Tuesday, May 24, 2011

"Easter Weekend: The Last Hoorah: (Saturday)"

          Saturday was a buffet of adventure. Stev and I awoke at Serah's place and though our clothes were soaked from the previous night's downpour, we declined Serah's offer to drive us back to Hotel Arch as it was merely two blocks away. Besides, the sun was shining so it just seemed like walking weather. I am sure that I am not the first male to harp on this but there is something very poetic about getting laid. Correction. There is something poetic about awaking from a great lay, the sun seems to shine more intently, the birds seem to sing sweeter songs and everything seems possible. It's an interesting phenomenon, that begs a psychological explanation because surely the world has not changed a bit, simply your post, climactic view of it. During that walk back to Arch, Stev and I discussed various points of interest including my apparent ability to generate mini earthquakes (lol. It had been a LONG time coming). We quickly arrived at Hotel Arch and within 20 minutes, our merry band of brothers had gathered. In my quest to end my drought the night before, Chin and Andre had joined us at Rick's but it was after 1 am. CLEARLY, my mind was set on one goal so I did not have a seething desire to reacquaint with them then. Shit, my mother could have been at Rick's after 1 am and I would have no desire to reacquaint with her; but then again, I would have NO desire to reacquaint with my mother ANY NIGHT at Rick's. It's not that kind of place. Thus I caught up with Andre and Chin, again, and shortly after, Cass, Stev, Sweeny and I joined them to begin our day of adventure. As we did a lot and my memory is fading from nearly four weeks back (reasons to be a prompt blogger), I will simply attempt to list where we went and some notable moments. 

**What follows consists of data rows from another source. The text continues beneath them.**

--- config.mk ---
export PLATFORM = sky130hd
export DESIGN_NAME = top
export DESIGN_NICKNAME = top
export VERILOG_FILES = /design/flow/design.v
export SDC_FILE = /design/flow/constraint.sdc
export NUM_CORES = 4
export LEC_CHECK = 1
export CORE_UTILIZATION = 40
--- constraint.sdc ---
current_design top

set clk_period 7.6
set clk_io_pct 0.2

create_clock -name clk0 -period $clk_period [get_ports {pclk}]

set non_clock_inputs [all_inputs -no_clocks]
set_input_delay [expr $clk_period * $clk_io_pct] -clock clk0 $non_clock_inputs
set_output_delay [expr $clk_period * $clk_io_pct] -clock clk0 [all_outputs]
--- design.v ---
module top 
  (  
    input               pclk,
    input               presetn,
    input   [31:0]      paddr,
    input   [31:0]      pwdata,
    input               psel,
    input               pwrite,
    input               penable,
    output  [31:0]      prdata
  );
  reg [3:0]  cntrl = 0;  
  reg [31:0] reg1  = 0;  
  reg [31:0] reg2  = 0;  
  reg [31:0] reg3  = 0;  
  reg [31:0] reg4  = 0;  
  reg [31:0] rdata_tmp = 0;    
always @ (posedge pclk) 
    begin
      if( !presetn ) 
        begin
          cntrl    <= 4'h0;
          reg1     <= 32'h5A5A_5555;
          reg2     <= 32'h1234_9876;
          reg3     <= 32'hA5A5_0000;;
          reg4     <= 32'h0000_FFFF;
        end
      else if( psel && penable && pwrite )
        begin
          case( paddr )
            'h0     : cntrl <= pwdata;
            'h8     : reg2  <= pwdata;
            'hc     : reg3  <= pwdata;
            'h10    : reg4  <= pwdata;
          endcase
        end
      else if (psel && penable && !pwrite )
        begin
          case( paddr )
            'h0     : rdata_tmp <= {28'h0000000,cntrl};
            'h4     : rdata_tmp <= reg1;
            'h8     : rdata_tmp <= reg2;
            'hc     : rdata_tmp <= reg3;
            'h10    : rdata_tmp <= reg4;
            default : rdata_tmp <= 32'h00000000;
          endcase 
        end      
    end   
  assign prdata =  rdata_tmp; 
endmodule
--- run.sh ---
#!/bin/bash
# OpenROAD 26Q1-2900-gdf79404cd8, Yosys 0.63+post, stock flow scripts
make -C /OpenROAD-flow-scripts/flow DESIGN_CONFIG=/design/flow/config.mk WORK_HOME=/design/flow/orfs finish
==> run_results.csv <==
group,metric,value,unit
run_status,outcome,"complete, no violations",
critical_path,worst-path-stages,7,
placed_design,place_congestion,0.826,
synthesis,yosys_most_used_dff,"dfxtp_1",
floorplanning,die_w,124,um
synthesis,synthArstFlopShare,0,%
global_route,grt_pass1_vias,4476,
min_path,hold_path_class,"flop to flop",
synthesis,ys.flops,133,
min_path,holdCritStartpoint,"reg2[31]",
critical_path,reg2reg_to,"rdata_tmp[4]",
synthesis,xor_share,0,%
critical_path,r2r_cells,4,
synthesis,top_area_cell,"dfxtp_1",
critical_path,startpoint,"paddr[4]",
global_route,grt.total_usage,19.7,%
timing,setup_ws,3.59,ns
timing,fin_crit_sh,52.8,%
floorplanning,num_io_pins,101,
cts,cts-htree-levels,4,
cts,clock.latency.late_pin,0.41,ns
global_route,grt.overflow.total,0,
critical_path,cp-start-kind,"primary input",
floorplanning,die_y,124,um
critical_path,critPathMaxStageDelay,0.66,ns
critical_path,worstPathCellList,"clkdlybuf4s50_1, buf_4, nor3b_2, buf_4, and2_1, nand3_2, mux2i_1",
synthesis,yosys_area,0.00599,mm^2
drt,n_antenna_cell,0,
floorplanning,rows,44,
critical_path,cp-endpoint,"reg4[30]",
synthesis,ys_types,40,
global_route,grt_max_degree,59,
final_layout,lay_top_cells,"mux2i_1 (100), dfxtp_1 (100), clkdlybuf4s50_1 (99)",
run,log.warning_count,25,
synthesis,ys_seq_share,50.0,%
floorplanning,initCoreUtil,41.1,%
placed_design,place_ws,3.24,ns
timing,fin_setup_tns,0,ns
synthesis,fa_ha_area_share,0,%
floorplanning,dieArea,0.0155,mm^2
drt,remaining_drc_errors,0,
synthesis,syn_inst,564,
final_layout,drive_gt1_share,9.98,%
critical_path,r2r_start,"reg1[0]",
drt,wire_per_inst,17.3,um
cts,ctsResizeCount,0,
timing,max_freq,249,MHz
final_layout,fillerInstances,1215,
drt,drt-initial-drc-count,309,
timing,slew_headroom,46.0,%
floorplanning,core_area,0.0146,mm^2
critical_path,path_max_fanout,21,
power_and_ir_drop,power.density,217,mW/mm^2
critical_path,crit_path_top_delay_cell,"and2_1",
drt,vias_per_cell,5.38,
synthesis,ys_sh_simple,17.1,%
critical_path,path_class,"primary input to flop",
synthesis,synthAoiAreaFrac,11.3,%
global_route,antenna_found_initial,0,
timing,setup_viol,0,
final_layout,combGateArea,0.00275,mm^2
timing,slew_violations,0,
synthesis,syn_area,0.00599,mm^2
run,drv_cap,0,
cts,clk_path_buf_depth,2,
cts,cts_setup_buffers,0,
synthesis,area_leaders,"dfxtp_1 (33%), mux2i_1 (17%), edfxtp_1 (17%), nand2_1 (6.1%), o2bb2ai_1 (4.2%)",
synthesis,edf_count,33,
critical_path,cp_top_family,"simple AND/OR/NAND/NOR gates",
synthesis,synth.logic.top_family,"multiplexers",
placed_design,portBuffers,100,
cts,clock_sinks,133,
synthesis,avgSynthCellArea,10.6,um^2
critical_path,crit_top_cell,"buf_4",
synthesis,synth_top_area_share,33.4,%
timing,hold_violations,0,
synthesis,muxShareOfSynthArea,17.3,%
final_layout,regArea,0.00299,mm^2
cts,clkSlewWorstSetupHoldPaths,0.05,ns
timing,skew,0.00364,ns
synthesis,yosys_warnings,1,
global_route,grt_first_pass_wirelength,23400,um
drt,dr.pass1.iters,5,
power_and_ir_drop,irDropWorstVdd,0.134,mV
cts,cts_made_buffers,17,
power_and_ir_drop,leakage,2.73,nW
final_layout,syn2layout_area_growth,28.1,%
drt,antenna_left,0,
critical_path,crit_arrival,4.34,ns
drt,via_count,4543,
cts,cts_hold_buf,0,
cts,root_buffer,"clkbuf_16",
timing,worst_pin_slew,0.809,ns
timing,hold_ws,0.456,ns
cts,cts_tree,"yes",
critical_path,worstSetupEndpointType,"flop",
drt,routed_wl,14600,um
timing,finalCriticalPeriod,4.01,ns
timing,rsz0062_at_grt,"false",
critical_path,crit_buf_inv,3,
critical_path,required,7.93,ns
synthesis,ys_cells,564,
critical_path,rrSetupSlack,5.96,ns
placed_design,place_hpwl,9340,um
metrics by stage:
step | area, um^2 | utilization [%] | cells | power [mW]
finish | 7670 | 52.6 | 845 | 1.66
global route | 7670 | 52.6 | 845 | 1.72
CTS | 7670 | 52.6 | 845 | 1.68
detailed placement | 7070 | 48.5 | 813 | 0.851
global placement | 7070 | 48.5 | 813 | 0.850
floorplan | 5990 | - | 564 | 0.789
synthesized netlist by cell type (2+ instances only):
master,n
nor4_4,8
clkbuf_1,23
o21ai_0,8
a2bb2oi_1,20
mux2i_1,100
buf_4,4
edfxtp_1,33
and3_1,2
o31a_1,8
buf_2,9
a22oi_1,2
nor3_4,2
buf_1,6
buf_6,6
nand4_4,2
nand4_1,8
nand2_1,98
and4_1,2
a21oi_1,14
o2bb2ai_1,29
dfxtp_1,100
nor4_1,8
nor3_1,2
nor2_1,45
a31oi_1,8
mux2_2,3
kinds of logic (layout without fill, tap and decap cells):
family,count (synthesis),count (layout)
other,1,1
buffers and inverters,50,147
AOI/OAI and AO/OA,89,89
muxes,103,103
and+or+nand+nor,188,188
DFF,133,133
metal layers:
metal | up-vias | GRT usage [%] | share of wire (%)
met5 | - | 0 | 0
met4 | 0 | 4.04 | 2.3
met3 | 23 | 4.33 | 6.1
met2 | 151 | 31.2 | 47
met1 | 2157 | 28.9 | 45
li1 | 2212 | - | -
cell type report:
type	count	share of cell area [%]
multi-input cells	381	35.8
clock buffers	22	6.18
well taps	184	3.00
repair buffers	113	14.2
flip-flops and latches	133	39.0
inverters	2	0.0978
clock inverters	10	1.66
tightest hold or removal path, delay by kind of cell, from the launching register on:
family / cells / cell delay [ns]
simple gates: 1 / 0.05
flops: 1 / 0.31
mux: 1 / 0.05
worst min-delay path by stage:
stage / endpoint / slack [ns] / cells past startpoint
finish: reg2[31] / 0.46 / 2
global route: reg3[7] / 0.47 / 2
CTS: reg2[31] / 0.46 / 2
report_power, final:
| part | switching, mW | internal (mW) |
|---|---|---|
| clock network | 0.290 | 0.538 |
| registers | 0.00103 | 0.726 |
| logic | 0.0534 | 0.0552 |
sequential cells by signal, indices dropped and copies added, names as in the netlist:
signal,count
rdata_tmp,32
reg2,32
reg4,32
reg3,32
reg1,1
cntrl,4
No activity file was given, so power comes from the tool's default toggle rates.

          Our first stop was Kroger as Chin and Sweeny had to pick up their ingredients for the sangria competition. We piled into Cassie's car and made our way down State St to the grocery store to gather. The funniest thing happened as we were heading for the checkout. I was observing the deli chicken, that sustained me through most of senior year (insert black joke here), when Stev said, "Look! Shape Ups!" What!!! I turned to my left to observe the silhouette of a girl in jogging clothes that I had not taken notice off earlier as she was attractive challenged. I looked down at her feet and indeed she was wearing "Skecher's Shape Ups!" For MONTHS, my TV has been bombarded with those damn commercials about soccer moms, and former athletes WELL past their glory, all regaining their form because they were wearing Shape Ups. There was even that sultry,  Superbowl commercial featuring Kim Kardashian, to induce people to buy the damn shoes. I doubted that the shoes worked as well as advertised but the commercials were EVERYWHERE. Yet, I had failed to actually meet someone who owned a pair in real life. Thus in my excitement at actually seeing them in use I shouted out, "Shape Ups!" Imagine if someone tells you that to your left is Sasquatch, or a UFO, or nowadays Matthew Wheeler, your gonna turn and look excitedly! Apparently, no one understood this fact as they quickly shouted out, "No Mike!" However, it was too late as the girl had already heard me. She stopped walking and turned around to stand unattractively sassy, in front of us saying, "Really? Really? Really? We're REALLY gonna go there?" I was lost as I couldn't help but think, "Go where bitch? I actually liked your shoes." Thus, I couldn't help but force back a laughter as I was truly about to give her a compliment before she took it the wrong way. She struck me as that girl in school who was teased with nicknames like "Melancholy Mary," or "Smelly Suzy," so now as a young adult, she took every apparent slight as a reason to now stand up for herself. Well, here's to you "Dirty Deidre," you go girl! It was really funny and life is like that sometimes, you can be an apparent ass when it wasn't your intention but 1502 should have known better. All I said was, "Shape Ups!" Thus for the rest of the weekend, it became a running joke that if you see someone with Shape Ups, DON'T call them out.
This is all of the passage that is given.